Raw data:
= = =
From an optimization exercise on the open Yosys and OpenROAD flow, aimed at small area; shortcuts taken in it are not production practice.
In this exercise RTL edits were held to simulation tests only and were not proved equivalent to the original.
Power and IR drop assume default switching activity.

$ cat design.v
module jumpgame(CLOCK_50, reset, toggle, KEY, sel_prev,
                LEDR, LEDG, HEX0, HEX1, HEX2, HEX3, HEX4, HEX5, HEX6, HEX7,
                on, lost, dig0, dig1, dig4, dig5, hv_t, hv_o);
input CLOCK_50, reset, toggle, sel_prev;
input [3:0] KEY;
output reg [17:0] LEDR;
output reg [7:0] LEDG;
output reg [6:0] HEX0, HEX1, HEX2, HEX3, HEX4, HEX5, HEX6, HEX7;   
output reg lost;                           
output reg [3:0] dig0, dig1, dig4, dig5;
output [7:0] hv_t;    
output [3:0] hv_o;    
reg [6:0] clk_wall;
reg [3:0] wall_move;
reg winc;              
reg [11:0] clkrng;
reg visit, choose_wall;
reg [4:0] js;          
reg [6:0] clk_s, clk_l;
reg loss;
reg [3:0] wo, ho;
reg [2:0] wt, ht;
reg k0, k1, k2;
output reg on;         
reg [6:0] clk_wall_n;
reg [3:0] wall_move_n;
reg winc_n;
reg [2:0] lvl;         
reg [11:0] clkrng_n;
reg visit_n, choose_wall_n;
reg [4:0] js_n;
reg [6:0] clk_s_n, clk_l_n;
reg loss_n;
reg [3:0] wo_n, ho_n;
reg [2:0] wt_n, ht_n;
reg s_col, l_col;
reg wall_step, rng_wrap;
reg winz, hs_ge5, w_ge5;
reg [6:0] d_hex0, d_hex1, d_hex2, d_hex3, d_hex4, d_hex5, d_hex6, d_hex7;
reg [17:0] d_ledr;
reg [7:0] d_ledg;
always @* begin
	clk_wall_n = clk_wall; wall_move_n = wall_move; clkrng_n = clkrng; winc_n = 0;
	visit_n = visit; choose_wall_n = choose_wall;
	js_n = js; clk_s_n = clk_s; clk_l_n = clk_l;
	loss_n = loss;
	wt_n = wt; wo_n = wo;
	ht_n = ht; ho_n = ho;
	case(wt)
		0: lvl = (wo >= 5) ? 3'd1 : 3'd0;
		1: lvl = (wo >= 5) ? 3'd3 : 3'd2;
		2: lvl = (wo >= 5) ? 3'd5 : 3'd4;
		3: lvl = (wo != 0) ? 3'd6 : 3'd5;
		default: lvl = 6;
	endcase
	if (winc && ((wo == 5 && wt <= 2) || (wo == 0 && (wt == 1 || wt == 2)) || (wo == 1 && wt == 3))) lvl = lvl - 1;
	if (js >= 1 && js <= 8) begin
		s_col = !(js >= 2 && js <= 5);
		l_col = 1;
	end else if (js >= 9) begin
		s_col = !(js >= 10 && js <= 14);
		l_col = !(js >= 11 && js <= 13);
	end else begin
		s_col = 1;
		l_col = 1;
	end
	d_hex0 = 7'b1111111; d_hex1 = 7'b1111111; d_hex2 = 7'b1111111; d_hex3 = 7'b1111111;
	d_hex4 = 7'b1111111; d_hex5 = 7'b1111111; d_hex6 = 7'b1111111; d_hex7 = 7'b1111111;
	if (loss == 0) clk_wall_n = clk_wall_n + 1;
	case(lvl)
		1: wall_step = (clk_wall_n >= 78);
		2: wall_step = (clk_wall_n >= 75);
		3: wall_step = (clk_wall_n >= 70);
		4: wall_step = (clk_wall_n >= 65);
		5: wall_step = (clk_wall_n >= 60);
		6: wall_step = (clk_wall_n >= 55);
		default: wall_step = (clk_wall_n >= 80);
	endcase
	if (wall_step) begin
		wall_move_n = wall_move_n + 1;    
		clk_wall_n = 0;
	end
	case(lvl)
		1: rng_wrap = (clkrng > 1500);
		2: rng_wrap = (clkrng > 1750);
		3: rng_wrap = (clkrng > 2500);
		4: rng_wrap = (clkrng > 3000);
		5: rng_wrap = (clkrng > 3500);
		6: rng_wrap = (clkrng > 4000);
		default: rng_wrap = (clkrng != 0);
	endcase
	clkrng_n = rng_wrap ? 12'd0 : clkrng + 1;
	if (visit) choose_wall_n = (clkrng > 1000);
	case(wall_move_n)
		0: d_hex0[2] = 0;
		1: d_hex0[4] = 0;
		2: d_hex1[2] = 0;
		3: d_hex1[4] = 0;
		4: d_hex2[2] = 0;
		5: d_hex2[4] = 0;
		6: d_hex3[2] = 0;
		7: d_hex3[4] = 0;
		8: d_hex4[2] = 0;
		9: d_hex4[4] = 0;
		10: d_hex5[2] = 0;
		11: d_hex5[4] = 0;
		12: d_hex6[2] = 0;
		13: d_hex6[4] = 0;
		14: d_hex7[2] = 0;
		15: d_hex7[4] = 0;
	endcase
	if (choose_wall_n) case(wall_move_n)
		0: d_hex0[1] = 0;
		1: d_hex0[5] = 0;
		2: d_hex1[1] = 0;
		3: d_hex1[5] = 0;
		4: d_hex2[1] = 0;
		5: d_hex2[5] = 0;
		6: d_hex3[1] = 0;
		7: d_hex3[5] = 0;
		8: d_hex4[1] = 0;
		9: d_hex4[5] = 0;
		10: d_hex5[1] = 0;
		11: d_hex5[5] = 0;
		12: d_hex6[1] = 0;
		13: d_hex6[5] = 0;
		14: d_hex7[1] = 0;
		15: d_hex7[5] = 0;
	endcase
	if (wall_move_n == 0) visit_n = 0;
	if (wall_move_n == 15) begin
		if (visit == 0) begin
			if (s_col || (choose_wall_n && l_col)) begin
				loss_n = 1;
			end else begin
				winc_n = 1;
				if (wo == 9) begin
					wt_n = wt + 1; wo_n = 0;
				end else begin
					wo_n = wo + 1;
				end
			end
		end
		visit_n = 1;
	end
	if (!k1 && js_n == 0 && loss_n == 0) js_n = 1;
	if (!k2 && js_n == 0 && loss_n == 0) js_n = 9;
	if (js_n == 0) begin
		d_hex7[4] = 0;
	end else if (js_n <= 8) begin
		if (js_n <= 7) clk_s_n = clk_s_n + 1;
		if (clk_s_n > 100) begin
			js_n = js_n + 1;
			clk_s_n = 0;
		end
		if (js_n >= 2 && js_n <= 5) begin
			if (loss_n == 0) d_hex7[5] = 0;
		end else d_hex7[4] = 0;
		if (k1 && js_n == 8) js_n = 0;
	end else begin
		if (js_n <= 18) clk_l_n = clk_l_n + 1;
		if (clk_l_n > 100) begin
			js_n = js_n + 1;
			clk_l_n = 0;
		end
		if (js_n == 10 || js_n == 14) begin
			if (loss_n == 0) d_hex7[5] = 0;
		end else if (js_n >= 11 && js_n <= 13) begin
			if (loss_n == 0) d_hex7[0] = 0;
		end else d_hex7[4] = 0;
		if (k2 && js_n == 19) js_n = 0;
	end
	if (!k0) begin
		wall_move_n = 0;
		js_n = 0;
		loss_n = 0;
		wt_n = 0; wo_n = 0;
		visit_n = 0;
		choose_wall_n = 0;
		winc_n = 0;
	end
	d_ledr = 18'd0;
	if (wo_n > 0) d_ledr[17] = 1;
	if (wo_n > 1) d_ledr[16] = 1;
	if (wo_n > 2) d_ledr[15] = 1;
	if (wo_n > 3) d_ledr[14] = 1;
	if (wo_n > 4) d_ledr[13] = 1;
	if (wo_n > 5) d_ledr[12] = 1;
	if (wo_n > 6) d_ledr[11] = 1;
	if (wo_n > 7) d_ledr[10] = 1;
	if (wo_n > 8) d_ledr[9] = 1;
	d_ledg = 8'd0;
	case(wt_n)
		1: d_ledg = 8'b10000000;
		2: d_ledg = 8'b11000000;
		3: d_ledg = 8'b11100000;
		4: d_ledg = 8'b11110000;
		5: d_ledg = 8'b11111000;
		default: ;
	endcase
	winz = (wt_n == 0 && wo_n == 0);
	if ({wt_n, wo_n} >= {ht, ho} && !winz) begin
		ht_n = wt_n; ho_n = wo_n;
		if (wall_move_n[2]) begin
			d_ledg[0] = 0; d_ledg[1] = 1; d_ledg[2] = 0;
		end else begin
			d_ledg[0] = 1; d_ledg[1] = 0; d_ledg[2] = 1;
		end
	end
	w_ge5 = (wt_n >= 5);
	hs_ge5 = (ht_n >= 5);
	if (loss_n) begin
		d_ledg = 8'b11111111;
		d_hex3 = 7'b0001001;
		d_hex2 = 7'b0110111;
	end
	lost = loss_n;
	dig4 = wo_n;
	dig5 = w_ge5 ? 4'd5 : {1'b0, wt_n};
	dig0 = ho_n;
	dig1 = hs_ge5 ? 4'd5 : {1'b0, ht_n};
	LEDR = d_ledr; LEDG = d_ledg;
	HEX0 = d_hex0; HEX1 = d_hex1; HEX2 = d_hex2; HEX3 = d_hex3;
	HEX4 = d_hex4; HEX5 = d_hex5; HEX6 = d_hex6; HEX7 = d_hex7;
end
assign hv_t = {5'd0, sel_prev ? ht : ht_n};
assign hv_o = sel_prev ? ho : ho_n;
always @(posedge CLOCK_50)
	if (toggle) begin
		k0 <= KEY[0]; k1 <= KEY[1]; k2 <= KEY[2];
	end
always @(posedge CLOCK_50) begin
	if (reset) begin
		clk_wall <= 0; wall_move <= 0; winc <= 0; clkrng <= 0;
		visit <= 0; choose_wall <= 0;
		js <= 0; clk_s <= 0; clk_l <= 0;
		loss <= 0;
		wt <= 0; wo <= 0;
		ht <= 0; ho <= 0;
		on <= 0;
	end else if (toggle) begin
		on <= 1;
		if (on) begin
			clk_wall <= clk_wall_n; wall_move <= wall_move_n; winc <= winc_n; clkrng <= clkrng_n;
			visit <= visit_n; choose_wall <= choose_wall_n;
			js <= js_n; clk_s <= clk_s_n; clk_l <= clk_l_n;
			loss <= loss_n;
			wt <= wt_n; wo <= wo_n;
			ht <= ht_n; ho <= ho_n;
		end
	end
end
endmodule
module zapsgame(CLOCK_50, reset, toggle, KEY, SW, sel_prev,
                LEDR, LEDG, dig0, dig1, dig4, dig5, on, hs_view);
input CLOCK_50, reset, toggle, sel_prev;
input [3:0] KEY;
input [17:0] SW;
output reg [17:0] LEDR;
output reg [7:0] LEDG;
output reg [3:0] dig0, dig1, dig4, dig5;    
output reg on;                               
output [3:0] hs_view;                        
reg [6:0] Q;
reg incl;               
reg [4:0] T;
reg lit, nxt;           
reg [4:0] win;          
reg [3:0] winnum, hs;
reg [19:0] winnum2, hs2;
reg [5:0] R;
reg [4:0] S;
reg fast;               
reg [3:0] gcode;        
reg k0, k1, swb;
reg [6:0] Q_n;
reg incl_n;
reg [4:0] wprev;
reg [4:0] wmin;
reg [4:0] T_n;
reg lit_n, nxt_n;
reg [4:0] win_n;
reg [3:0] winnum_n, hs_n;
reg [19:0] winnum2_n, hs2_n;
reg [5:0] R_n;
reg [4:0] S_n;
reg fast_n;
reg [3:0] gcode_n;
reg [6:0] Q1;
reg [5:0] R1;
reg [4:0] Tload;
integer i;
always @* begin
	Q_n = Q; incl_n = 0; T_n = T; lit_n = lit; nxt_n = nxt; win_n = win;
	winnum_n = winnum; hs_n = hs; winnum2_n = winnum2; hs2_n = hs2;
	R_n = R; S_n = S; fast_n = fast; gcode_n = gcode;
	Q1 = Q + 1;
	wprev = win - incl;
	wmin = (wprev > 20) ? 5'd20 : wprev;
	if (Q1 + {wmin, 1'b0} >= 80 && T > 0) begin
		if (lit == 0) T_n = T - 1;
		Q_n = 0;
	end else begin
		Q_n = Q1;
	end
	if (winnum > 9) begin
		winnum_n = 0;
		winnum2_n = winnum2 + 1;
	end
	if (winnum2 > hs2) begin
		hs_n = winnum;
		hs2_n = winnum2;
	end else if (winnum2 == hs2) begin
		if (winnum > hs && win > 0) begin
			hs_n = winnum;
			hs2_n = winnum2;
		end
	end
	R1 = R + 1;
	if (R1 >= (fast ? 6'd25 : 6'd45)) begin
		S_n = (win > 7) ? S + 1 : 5'd0;
		R_n = 0;
	end else begin
		R_n = R1;
	end
	fast_n = (win > 20);
	if (win > 0 && win < 8) gcode_n = win[3:0];
	if (win > 7 && S >= 1 && S <= 16) gcode_n = S - 1;
	if (!k1) lit_n = 1;
	if (!k0 && k1) begin
		lit_n = 0;
		nxt_n = 0;
	end
	if (T < 1) T_n = 18;
	if (S > 17) S_n = 1;
	if (T < 18 && swb && lit) begin
		if (nxt == 0) begin
			if (win != 31) begin
				win_n = win + 1;
				incl_n = 1;
			end
			winnum_n = winnum + 1;
			nxt_n = 1;
		end
	end else if (lit) begin
		win_n = 0;
		winnum_n = 0;
		winnum2_n = 0;
		gcode_n = 0;
	end
	dig4 = winnum;
	dig5 = winnum2 > 9 ? 4'd9 : winnum2[3:0];
	dig0 = hs;
	dig1 = hs2 > 9 ? 4'd9 : hs2[3:0];
	LEDR = 0;
	for (i = 0; i < 18; i = i + 1)
		if (T == i) LEDR[i] = 1;
	for (i = 0; i < 8; i = i + 1)
		LEDG[7-i] = (gcode_n >= 1 && gcode_n <= 8 && i < gcode_n) || (gcode_n >= 9 && i + 8 >= gcode_n);
	Tload = on ? T_n : T;
end
assign hs_view = sel_prev ? hs : hs_n;
always @(posedge CLOCK_50)
	if (toggle) begin
		k0 <= KEY[0]; k1 <= KEY[1];
		swb <= (Tload < 18) ? SW[Tload] : 1'b0;
	end
always @(posedge CLOCK_50) begin
	if (reset) begin
		Q <= 0; incl <= 0; T <= 18; lit <= 0; nxt <= 0; win <= 0;
		winnum <= 0; hs <= 0; winnum2 <= 0; hs2 <= 0;
		R <= 0; S <= 0; fast <= 0; gcode <= 0;
		on <= 0;
	end else if (toggle) begin
		on <= 1;
		if (on) begin
			Q <= Q_n; incl <= incl_n; T <= T_n; lit <= lit_n; nxt <= nxt_n; win <= win_n;
			winnum <= winnum_n; hs <= hs_n; winnum2 <= winnum2_n; hs2 <= hs2_n;
			R <= R_n; S <= S_n; fast <= fast_n; gcode <= gcode_n;
		end
	end
end
endmodule
module timegame(CLOCK_50, reset, toggle, KEY, sel_prev,
                LEDG, showval, showend, value, clks, clkms, d4, on, hv_t, hv_o);
input CLOCK_50, reset, toggle, sel_prev;
input [3:0] KEY;
output reg [7:0] LEDG;                        
output reg showval;                           
output reg showend;                           
output reg on;                                
output reg [7:0] hv_t;                        
output reg [3:0] hv_o;                        
parameter IDLE = 0, START = 1, TIMING = 2, END = 3;
reg [1:0] state;
reg game;
reg [3:0] rng;         
output reg [3:0] value;
reg [6:0] clk;         
output reg [3:0] clkms;
output reg [4:0] clks;        
reg [7:0] wt, ht;
reg [3:0] wo, ho;
reg hinc;              
output reg [3:0] d4;          
wire wsmall = (wt == 0);                      
wire hit = ((clks == value && clkms < 5) || (clks == value - 1 && clkms >= 5));
always @(posedge CLOCK_50) begin
	if (reset) begin
		state <= IDLE; game <= 0; rng <= 0; value <= 0;
		clk <= 0; clkms <= 0; clks <= 0;
		wt <= 0; wo <= 0; ht <= 0; ho <= 0;
		hinc <= 0; d4 <= 0; on <= 0;
	end else if (toggle) begin
		on <= 1;
		rng <= (rng > 11) ? 4'd0 : rng + 1;
		case(state)
			IDLE: begin
				game <= 0;
				d4 <= wsmall ? wo : 4'd0;
				if (!KEY[2]) begin
					clk <= 0;
					clkms <= 0;
					clks <= 0;
					value <= (rng >= 1 && rng <= 10) ? rng + 5 : 4'd5;
					state <= START;
				end
			end
			START: begin
				d4 <= wsmall ? wo : 4'd0;
				if (clk == 99) begin
					clk <= 0;
					if (clkms == 9) begin
						clkms <= 0;
						clks <= clks + 1;
					end else begin
						clkms <= clkms + 1;
					end
				end else begin
					clk <= clk + 1;
				end
				if (clks >= 4) begin
					state <= TIMING;
					clk <= 0;
					clks <= 0;
					clkms <= 0;
				end
			end
			TIMING: begin
				if (wsmall) d4 <= wo;
				clk <= clk + 1;
				if (clk >= 100 && clkms < 10) begin
					clkms <= clkms + 1;
					clk <= 0;
				end
				if (clkms > 9) begin
					clks <= clks + 1;
					clkms <= 0;
				end
				if (clks > 19) begin
					state <= END;
					clks <= 0;
					clkms <= 0;
				end
				if (!KEY[1]) begin
					state <= END;
					clks <= clks;
					clkms <= clkms;
				end
			end
			END: begin
				if (wsmall) d4 <= wo;
				if (game == 0) begin
					game <= 1;
					if (hit) begin
						if (wo == 9) begin
							wt <= wt + 1; wo <= 0;
						end else begin
							wo <= wo + 1;
						end
					end else begin
						wt <= 0; wo <= 0;
					end
				end
				if (!KEY[2]) state <= IDLE;
			end
		endcase
		hinc <= 0;
		if ({wt, wo} >= {ht, ho}) begin
			ht <= wt; ho <= wo;
			hinc <= ({wt, wo} != {ht, ho});
		end
	end
end
reg started;
always @* begin
	started = (clk != 0 || clkms != 0 || clks != 0);    
	showval = (state == TIMING) || (state == END) || (state == START && started) || (state == IDLE && game);
	showend = (state == END || state == IDLE) && game;
	LEDG = 0;
	if (state == START && started) begin
		if (clks == 0 || (clks == 1 && clkms == 0 && clk == 0)) LEDG = 8'b11111111;
		else if (clks == 1 || (clks == 2 && clkms == 0 && clk == 0)) LEDG = 8'b11111100;
		else if (clks == 2 || (clks == 3 && clkms == 0 && clk == 0)) LEDG = 8'b11110000;
		else LEDG = 8'b11000000;
	end
	hv_t = ht; hv_o = ho;
	if (sel_prev && hinc) begin
		if (ho != 0) hv_o = ho - 1;
		else begin
			hv_o = 9;
			hv_t = ht - 1;
		end
	end
end
endmodule
module menu(CLOCK_50, LEDG, LEDR, KEY, SW, HEX0, HEX1, HEX2, HEX3, HEX4, HEX5, HEX6, HEX7, reset);
input reset;
input [3:0] KEY;
input [17:0] SW;
input CLOCK_50;
output reg [6:0] HEX0, HEX1, HEX2, HEX3, HEX4, HEX5, HEX6, HEX7;
output reg [7:0] LEDG;
output reg [17:0] LEDR;
parameter JUMP = 0, ZAPS = 1, BEAT = 2, TIME = 3;  
reg [1:0] state;
reg [1:0] game;        
reg menuon;
reg forset, backset;
reg left;              
wire [17:0] ledrj, ledrz;
wire [7:0] ledgj, ledgz, ledgt;
wire [6:0] rawj0, rawj1, rawj2, rawj3, rawj4, rawj5, rawj6, rawj7;
wire lostj;
wire [3:0] dj0, dj1, dj4, dj5, dz0, dz1, dz4, dz5;
wire jon, zon, ton, tval, tend;
wire [3:0] tvalue, tms, td4;
wire [4:0] tsec;
wire [7:0] hvj_t, hvt_t;
wire [3:0] hvj_o, hvt_o, hvz;
localparam [15:0] SA = 16'h0012, SB = 16'h0060, SC = 16'h0004, SD = 16'h0092,
                  SE = 16'hfeba, SF = 16'h008e, SG = 16'h0083;
function [6:0] seg;
	input [3:0] d;
	seg = {SG[d], SF[d], SE[d], SD[d], SC[d], SB[d], SA[d]};
endfunction
localparam [31:0] M0 = 32'haaaaaaaa, M1 = 32'h0cc330cc, M2 = 32'h0f03c0f0, M3 = 32'h300c0300;
function [3:0] mod10;
	input [4:0] x;
	mod10 = {M3[x], M2[x], M1[x], M0[x]};
endfunction
reg [7:0] hs_t;
reg [3:0] hs_o;
always @* begin
	case(state)
		JUMP: begin hs_t = hvj_t; hs_o = hvj_o; end
		ZAPS: begin hs_t = (hvz == 10) ? 8'd1 : 8'd0; hs_o = (hvz == 10) ? 4'd0 : hvz; end
		TIME: begin hs_t = hvt_t; hs_o = hvt_o; end
		default: begin hs_t = 0; hs_o = 0; end
	endcase
end
reg [6:0] r0, r1, r2, r3, r4, r5, r6, r7;
reg g0, g1, g2, g3, g4, g5, g6, g7, keep5;
reg [3:0] b0, b1, b2, b3, b4, b5, b6, b7;
reg [17:0] nledr;
reg [7:0] nledg;
always @* begin
	{r0, r1, r2, r3, r4, r5, r6, r7} = 0;
	{g0, g1, g2, g3, g4, g5, g6, g7} = 0;
	{b0, b1, b2, b3, b4, b5, b6, b7} = 0;
	keep5 = 0;
	nledr = 0; nledg = 0;
	if (menuon) begin
		case(state)
			JUMP: begin
				nledg = 8'b00001000;
				r3 = 7'b1110001; r2 = 7'b1000001; r1 = 7'b1001000; r0 = 7'b0001100;
			end
			ZAPS: begin
				nledg = 8'b00000100;
				r3 = 7'b0100100; r2 = 7'b0001000; r1 = 7'b0001100; r0 = 7'b0010010;
			end
			BEAT: begin
				nledg = 8'b00000010;
				r3 = 7'b0000000; r2 = 7'b0000110; r1 = 7'b0001000; r0 = 7'b1111000;
			end
			TIME: begin
				nledg = 8'b00000001;
				r3 = 7'b1111000; r2 = 7'b1111001; r1 = 7'b1001000; r0 = 7'b0000110;
			end
		endcase
		r7 = 7'b0001001;
		r6 = 7'b0110111;
		g4 = 1; b4 = hs_o;
		if (hs_t < 5) begin g5 = 1; b5 = hs_t[3:0]; end
		else keep5 = 1;
	end else begin
		case(game)
			JUMP: if (jon) begin
				nledg = ledgj; nledr = ledrj;
				r0 = rawj0; r1 = rawj1; r2 = rawj2; r3 = rawj3;
				r4 = rawj4; r5 = rawj5; r6 = rawj6; r7 = rawj7;
				g0 = lostj; g1 = lostj; g4 = lostj; g5 = lostj;
				b0 = dj0; b1 = dj1; b4 = dj4; b5 = dj5;
			end
			ZAPS: if (zon) begin
				nledg = ledgz; nledr = ledrz;
				g0 = 1; g1 = 1; g4 = 1; g5 = 1;
				b0 = dz0; b1 = dz1; b4 = dz4; b5 = dz5;
				r2 = 7'b0110111; r3 = 7'b0001001;
				r6 = 7'b0111111; r7 = 7'b0111111;
			end
			TIME: if (ton) begin
				nledg = ledgt;
				{g0, g1, g2, g3, g4, g5, g6, g7} = 8'b11111111;
				if (tend) begin
					g1 = 0; r1 = 7'b1111011;
					b0 = (tms > 9) ? 4'd0 : tms;
					b2 = (tsec >= 20) ? tsec - 20 : (tsec >= 10) ? tsec - 10 : tsec;
					b3 = (tsec >= 10) ? 4'd1 : 4'd0;
				end
				b4 = td4;
				if (tval) begin
					b6 = (tvalue >= 10) ? tvalue - 10 : tvalue;
					b7 = (tvalue >= 10) ? 4'd1 : 4'd0;
				end
			end
			default: ;
		endcase
	end
end
always @(posedge CLOCK_50) begin
	if(reset) begin
		forset <= 0; backset <= 0;
		state <= 0; game <= 0;
		menuon <= 1; left <= 0;
		HEX0 <= 0; HEX1 <= 0; HEX2 <= 0; HEX3 <= 0;
		HEX4 <= 0; HEX5 <= 0; HEX6 <= 0; HEX7 <= 0;
		LEDR <= 0;
		LEDG <= 0;
	end else begin
		left <= ~menuon;
		if(~KEY[3] && ~KEY[2] && ~KEY[1] && ~menuon) begin
			forset <= 1;
			backset <= 1;
			menuon <= 1;
		end
		if(KEY[1]) forset <= 0;
		if(KEY[2]) backset <= 0;
		LEDR <= nledr;
		LEDG <= nledg;
		HEX0 <= g0 ? seg(b0) : r0;
		HEX1 <= g1 ? seg(b1) : r1;
		HEX2 <= g2 ? seg(b2) : r2;
		HEX3 <= g3 ? seg(b3) : r3;
		HEX4 <= g4 ? seg(b4) : r4;
		if (!keep5) HEX5 <= g5 ? seg(b5) : r5;
		HEX6 <= g6 ? seg(b6) : r6;
		HEX7 <= g7 ? seg(b7) : r7;
		if(menuon) begin
			if(~KEY[2] && forset == 0 && backset == 0) begin  
				state <= state - 1;
				backset <= 1;
			end
			if(~KEY[1] && forset == 0 && backset == 0) begin  
				state <= state + 1;
				forset <= 1;
			end
			if(~KEY[0]) begin  
				menuon <= 0;
				game <= state;
			end
		end
	end
end
jumpgame runjump(.CLOCK_50(CLOCK_50), .reset(reset), .toggle(~menuon && game == JUMP), .KEY(KEY),
	.sel_prev(left && game == JUMP),
	.LEDR(ledrj), .LEDG(ledgj), .HEX0(rawj0), .HEX1(rawj1), .HEX2(rawj2), .HEX3(rawj3),
	.HEX4(rawj4), .HEX5(rawj5), .HEX6(rawj6), .HEX7(rawj7),
	.on(jon), .lost(lostj), .dig0(dj0), .dig1(dj1), .dig4(dj4), .dig5(dj5), .hv_t(hvj_t), .hv_o(hvj_o));
zapsgame runzaps(.CLOCK_50(CLOCK_50), .reset(reset), .toggle(~menuon && game == ZAPS), .KEY(KEY), .SW(SW),
	.sel_prev(left && game == ZAPS),
	.LEDR(ledrz), .LEDG(ledgz), .dig0(dz0), .dig1(dz1), .dig4(dz4), .dig5(dz5),
	.on(zon), .hs_view(hvz));
timegame runtime(.CLOCK_50(CLOCK_50), .reset(reset), .toggle(~menuon && game == TIME), .KEY(KEY),
	.sel_prev(left && game == TIME),
	.LEDG(ledgt), .showval(tval), .showend(tend), .value(tvalue), .clks(tsec), .clkms(tms), .d4(td4),
	.on(ton), .hv_t(hvt_t), .hv_o(hvt_o));
endmodule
= = =
Action item: Among the records above, find each line holding the string "ledrj" and pull it out.

Your response:
wire [17:0] ledrj, ledrz;
				nledg = ledgj; nledr = ledrj;
	.LEDR(ledrj), .LEDG(ledgj), .HEX0(rawj0), .HEX1(rawj1), .HEX2(rawj2), .HEX3(rawj3),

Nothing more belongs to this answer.